┏━━
### config.mk
export PLATFORM = sky130hd
export DESIGN_NAME = uart_rx
export DESIGN_NICKNAME = d
export VERILOG_FILES = /design/src/rtl/uart_rx.sv
export SDC_FILE = /design/constraint.sdc
export NUM_CORES = 1
export LEC_CHECK = 0
export ABC_CLOCK_PERIOD_IN_PS = 2300
export CORE_ASPECT_RATIO = 2
export CORE_UTILIZATION = 40
export DETAILED_ROUTE_END_ITERATION = 7
export MAX_ROUTING_LAYER = met4
export PLACE_DENSITY = 0.62
export SLEW_MARGIN = 20
export SYNTH_ARGS = -nofsm -noshare
export SYNTH_HDL_FRONTEND = slang
export SYNTH_SLANG_ARGS = --single-unit
export TNS_END_PERCENT = 5
### constraint.sdc
create_clock -name CLK -period 2.3 [get_ports CLK]
set_input_delay 0.46 -clock CLK [delete_from_list [all_inputs] [get_ports CLK]]
set_output_delay 0.46 -clock CLK [all_outputs]
set_load 0.01 [all_outputs]
### config.mk
export PLATFORM = sky130hd
export DESIGN_NAME = flag_commit
export DESIGN_NICKNAME = d
export VERILOG_FILES = /design/src/rtl/flag_commit.sv
export SDC_FILE = /design/constraint.sdc
export NUM_CORES = 1
export LEC_CHECK = 0
export CAP_MARGIN = 20
export CELL_PAD_IN_SITES_DETAIL_PLACEMENT = 0
export CELL_PAD_IN_SITES_GLOBAL_PLACEMENT = 2
export CORE_MARGIN = 3
export CORE_UTILIZATION = 26
export CTS_CLUSTER_SIZE = 10
export DETAILED_ROUTE_END_ITERATION = 7
export PLACE_DENSITY = 0.82
export SYNTH_ARGS = -nofsm -noshare
export SYNTH_HDL_FRONTEND = slang
export SYNTH_SLANG_ARGS = --single-unit
### constraint.sdc
create_clock -name clk -period 2.1 [get_ports clk]
set_input_delay 0.525 -clock clk [delete_from_list [all_inputs] [get_ports clk]]
set_output_delay 0.525 -clock clk [all_outputs]
set_load 0.02 [all_outputs]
┗━━
Looking at the data above, return every line from the one with "set_output_delay 0.46 -clock" down to the one with "export CTS_CLUSTER_SIZE = 10", exactly and inclusively.

set_output_delay 0.46 -clock CLK [all_outputs]
set_load 0.01 [all_outputs]
### config.mk
export PLATFORM = sky130hd
export DESIGN_NAME = flag_commit
export DESIGN_NICKNAME = d
export VERILOG_FILES = /design/src/rtl/flag_commit.sv
export SDC_FILE = /design/constraint.sdc
export NUM_CORES = 1
export LEC_CHECK = 0
export CAP_MARGIN = 20
export CELL_PAD_IN_SITES_DETAIL_PLACEMENT = 0
export CELL_PAD_IN_SITES_GLOBAL_PLACEMENT = 2
export CORE_MARGIN = 3
export CORE_UTILIZATION = 26
export CTS_CLUSTER_SIZE = 10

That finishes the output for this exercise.